*Goal of the exercise:* Restate word for word the lines that begin the listing and end with the line holding "export NUM_CORES = 1".

============================================================

==> config.mk <==
export PLATFORM = sky130hd
export DESIGN_NAME = sipo_rx8
export DESIGN_NICKNAME = d
export VERILOG_FILES = /design/src/rtl/shift_pkg.sv /design/src/rtl/sipo_hold.sv /design/src/rtl/sipo_rx8.sv
export SDC_FILE = /design/constraint.sdc
export NUM_CORES = 1
export LEC_CHECK = 0
export BUFFER_PORTS_ARGS = -buffer_cell sky130_fd_sc_hd__buf_2
export CORE_ASPECT_RATIO = 0.8
export CORE_MARGIN = 5
export CORE_UTILIZATION = 50
export CTS_BUF_LIST = sky130_fd_sc_hd__clkbuf_16
export CTS_CLUSTER_DIAMETER = 60
export DETAILED_ROUTE_END_ITERATION = 8
export GPL_TIMING_DRIVEN = 0
export PLACE_DENSITY = 0.74
export RECOVER_POWER = 50
export SYNTH_ARGS = -nofsm -noshare
export SYNTH_HDL_FRONTEND = slang
export SYNTH_SLANG_ARGS = --single-unit
export TNS_END_PERCENT = 10
==> constraint.sdc <==
create_clock -name clk -period 2.4 [get_ports clk]
set_clock_uncertainty 0.1 [all_clocks]
set_input_delay 0.48 -clock clk [delete_from_list [all_inputs] [get_ports clk]]
set_output_delay 0.48 -clock clk [all_outputs]
set_load 0.02 [all_outputs]
==> src/rtl/shift_pkg.sv <==
// shift_pkg -- shared definitions for the shift-register family.
// Holds the two-state control encoding, the default word width and a helper
// for sizing bit counters. Used by sipo_rx8 and the parallel-load shifter.
package shift_pkg;

  localparam int DEFAULT_WIDTH = 8;

  typedef enum logic {
    IDLE  = 1'b0,
    SHIFT = 1'b1
  } state_t;

  // Counter width able to hold the values 0..w inclusive.
  function automatic int cnt_width(input int w);
    return $clog2(w + 1);
  endfunction

endpackage

==> src/rtl/sipo_hold.sv <==
// sipo_hold -- output word register with valid/ack handshake and overrun flag.
// Ports:
//   clk     in   system clock
//   rst_n   in   synchronous active-low reset
//   clr     in   clears the sticky overrun flag
//   load    in   a completed word is offered on this edge
//   word    in   [WIDTH] completed word
//   p_ack   in   consumer acknowledge of the presented word
//   p_out   out  [WIDTH] last accepted word, stable while p_valid=1
//   p_valid out  p_out holds an unacknowledged word
//   overrun out  sticky: a completed word was dropped
module sipo_hold import shift_pkg::*; #(
  parameter int WIDTH = DEFAULT_WIDTH
) (
  input  logic             clk,
  input  logic             rst_n,
  input  logic             clr,
  input  logic             load,
  input  logic [WIDTH-1:0] word,
  input  logic             p_ack,
  output logic [WIDTH-1:0] p_out,
  output logic             p_valid,
  output logic             overrun
);

  // A new word is accepted when the slot is empty or being freed on this edge.
  logic accept;
  assign accept = load && (!p_valid || p_ack);

  always_ff @(posedge clk) begin
    if (!rst_n) begin
      p_out   <= '0;
      p_valid <= 1'b0;
      overrun <= 1'b0;
    end else begin
      if (accept) begin
        p_out   <= word;
        p_valid <= 1'b1;
      end else if (p_valid && p_ack) begin
        p_valid <= 1'b0;
      end

      // clr wins over a drop on the same edge; the receiver never offers a
      // word while clr is high, so the two cannot actually coincide.
      if (clr) begin
        overrun <= 1'b0;
      end else if (load && !accept) begin
        overrun <= 1'b1;
      end
    end
  end

endmodule

==> src/rtl/sipo_rx8.sv <==
// sipo_rx8 -- serial-in / parallel-out receiver.
// Collects WIDTH qualified serial bits into a word and hands it to sipo_hold.
// Ports:
//   clk     in   system clock
//   rst_n   in   synchronous active-low reset
//   s_in    in   serial data bit
//   s_en    in   qualifies s_in; a bit is taken only when high
//   clr     in   abort a partial word and clear overrun
//   p_ack   in   consumer acknowledge
//   p_out   out  [WIDTH] last completed word
//   p_valid out  p_out holds an unacknowledged word
//   busy    out  1..WIDTH-1 bits currently held
//   overrun out  sticky dropped-word flag
module sipo_rx8 import shift_pkg::*; #(
  parameter int WIDTH     = DEFAULT_WIDTH,
  parameter bit MSB_FIRST = 1'b1
) (
  input  logic             clk,
  input  logic             rst_n,
  input  logic             s_in,
  input  logic             s_en,
  input  logic             clr,
  input  logic             p_ack,
  output logic [WIDTH-1:0] p_out,
  output logic             p_valid,
  output logic             busy,
  output logic             overrun
);

  localparam int CW = cnt_width(WIDTH);

  state_t           state, state_nx;
  logic [CW-1:0]    cnt, cnt_nx;
  logic [WIDTH-1:0] sreg, sreg_nx, shifted;
  logic             take, done;

  // A bit arriving together with clr is discarded.
  assign take = s_en && !clr;
  assign done = take && (cnt == CW'(WIDTH - 1));

  assign shifted = MSB_FIRST ? {sreg[WIDTH-2:0], s_in}
                             : {s_in, sreg[WIDTH-1:1]};

  always_comb begin
    state_nx = state;
    cnt_nx   = cnt;
    sreg_nx  = sreg;
    if (clr) begin
      state_nx = IDLE;
      cnt_nx   = '0;
      sreg_nx  = '0;
    end else if (take) begin
      if (done) begin
        // Completed word leaves through 'shifted'; start the next one clean.
        state_nx = IDLE;
        cnt_nx   = '0;
        sreg_nx  = '0;
      end else begin
        state_nx = SHIFT;
        cnt_nx   = cnt + CW'(1);
        sreg_nx  = shifted;
      end
    end
  end

  always_ff @(posedge clk) begin
    if (!rst_n) begin
      state <= IDLE;
      cnt   <= '0;
      sreg  <= '0;
    end else begin
      state <= state_nx;
      cnt   <= cnt_nx;
      sreg  <= sreg_nx;
    end
  end

  assign busy = (state == SHIFT);

  sipo_hold #(.WIDTH(WIDTH)) u_hold (
    .clk     (clk),
    .rst_n   (rst_n),
    .clr     (clr),
    .load    (done),
    .word    (shifted),
    .p_ack   (p_ack),
    .p_out   (p_out),
    .p_valid (p_valid),
    .overrun (overrun)
  );

endmodule

==> reports/results.tsv, run 1 <==
metric	value	unit
status	finished clean	
register area	440	sq um
Mapped Nets	89	
Total GRT Usage	14.4	%
Post-Syn Area	855	sq um
area of the multi-input gates	375	sq um
crit-path max FO	8	
first-pass iteration count of the detailed router	5	
Die Y	47.0	um
Pwr Density	739	mW/mm^2
WHS Endpoint	u_hold.overrun	
row count	13	
vias in the first global route	672	
max_slew headroom	64.2	%
Mean Syn Cell Area	10.4	sq um
Placed Area	957	sq um
minimum clock period	1.77	ns
CTS tree	done	
final instance area	0.00101	sq mm
RR Endpoint	u_hold.p_out[7]	
vias per cell	5.41	
placed cells	119	
Worst VDD drop	444	uV
clock sinks	22	
Pleak	0.369	nW
Routed Antenna Nets	0	
FF-to-FF setup slack	0.63	ns
FILL cells	142	
total number of vias	666	
Post-CTS Setup Bufs	0	
DPL Wire Length	1110	um
Async SR Flop Fraction	0	%
CTS hold repair buffers	0	
Placeable Area	0.00163	sq mm
DRT iter0 DRCs	19	
Overflow after GRT	0	
CP peak stage delay	0.52	ns
Worst-path clk slew	0.06	ns
Clock Tree Root	clkbuf_16	
slowest library cell on the worst path	nor3_4	
wire length per cell	13.1	um
Post-synth EDFFs	0	
#FFs+latches synth	22	
top_reg_cell synth	dfxtp_1	
CTS Buffer Depth	2	
Synth cell types	24	
Worst R2R Start	cnt[0]	
critical path class	flip-flop to flip-flop	
total CTS buffers	3	
hold_sp	u_hold.overrun	
Setup crit end kind	flip-flop	
antenna fix cells	0	
DRC violations left	0	
Synth Instances	82	
worst r2r path cells	4	
maximum clock frequency	565	MHz
GPL Wtd Cong	0.737	
H-tree depth	1	
largest net degree at the start of global routing	13	
initial antenna violation count	0	
Initial Util	52.5	%
Synthesis Warnings	0	
Least-Margin Pin Slew	0.536	ns
IO Count	17	
I/O Buffers	15	
hold path cells	2	
maxcap violations	0	
first-pass GRT wire length	2860	um
HP Class	flip-flop to flip-flop	
area grow syn2layout	17.9	%
cells along the critical path	ha_1 -> nand4b_1 -> nor3_4 -> mux2i_1	
Total Neg Setup Slack	0	ns
Final Setup Violations	0	
clk_lat worst skew	0.25	ns
Slew Viols, Final	0	
WP data arrival	1.85	ns
critical path required time	2.48	ns
non-filler cells, final	123	
post_cts resized	0	
Final Cycle Share	73.7	%
RSZ-0062 raised after global routing	no	
fraction of layout cells with a size suffix above 1	12.9	%
Startpoint Class	flip-flop	
total wire length	1610	um
final hold viol count	0	
Die Area	0.00264	sq mm
Util after Layout	61.9	%
post-synthesis sequential area ratio	51.5	%
layout net count	109	
Die W	56.2	um
==> cell usage after synthesis, types with 5 or more instances <==
cell     instances  area, sq um
mux2i_1          9         90.1
nor2_1           5         18.8
dfxtp_1         22          440
nand2_1         20         75.1
a22o_1           7         61.3
==> area by class of cell <==
| cell class | count | share of cell area (%) |
|---|---|---|
| sequential | 22 | 43.7 |
| buffer | 3 | 2.36 |
| timing repair buffer | 15 | 6.09 |
| multi-input combinational | 57 | 37.3 |
| tap | 22 | 2.73 |
| clock inverter | 1 | 0.373 |
| clock buffer | 3 | 7.45 |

============================================================

*Solution to this exercise:*
==> config.mk <==
export PLATFORM = sky130hd
export DESIGN_NAME = sipo_rx8
export DESIGN_NICKNAME = d
export VERILOG_FILES = /design/src/rtl/shift_pkg.sv /design/src/rtl/sipo_hold.sv /design/src/rtl/sipo_rx8.sv
export SDC_FILE = /design/constraint.sdc
export NUM_CORES = 1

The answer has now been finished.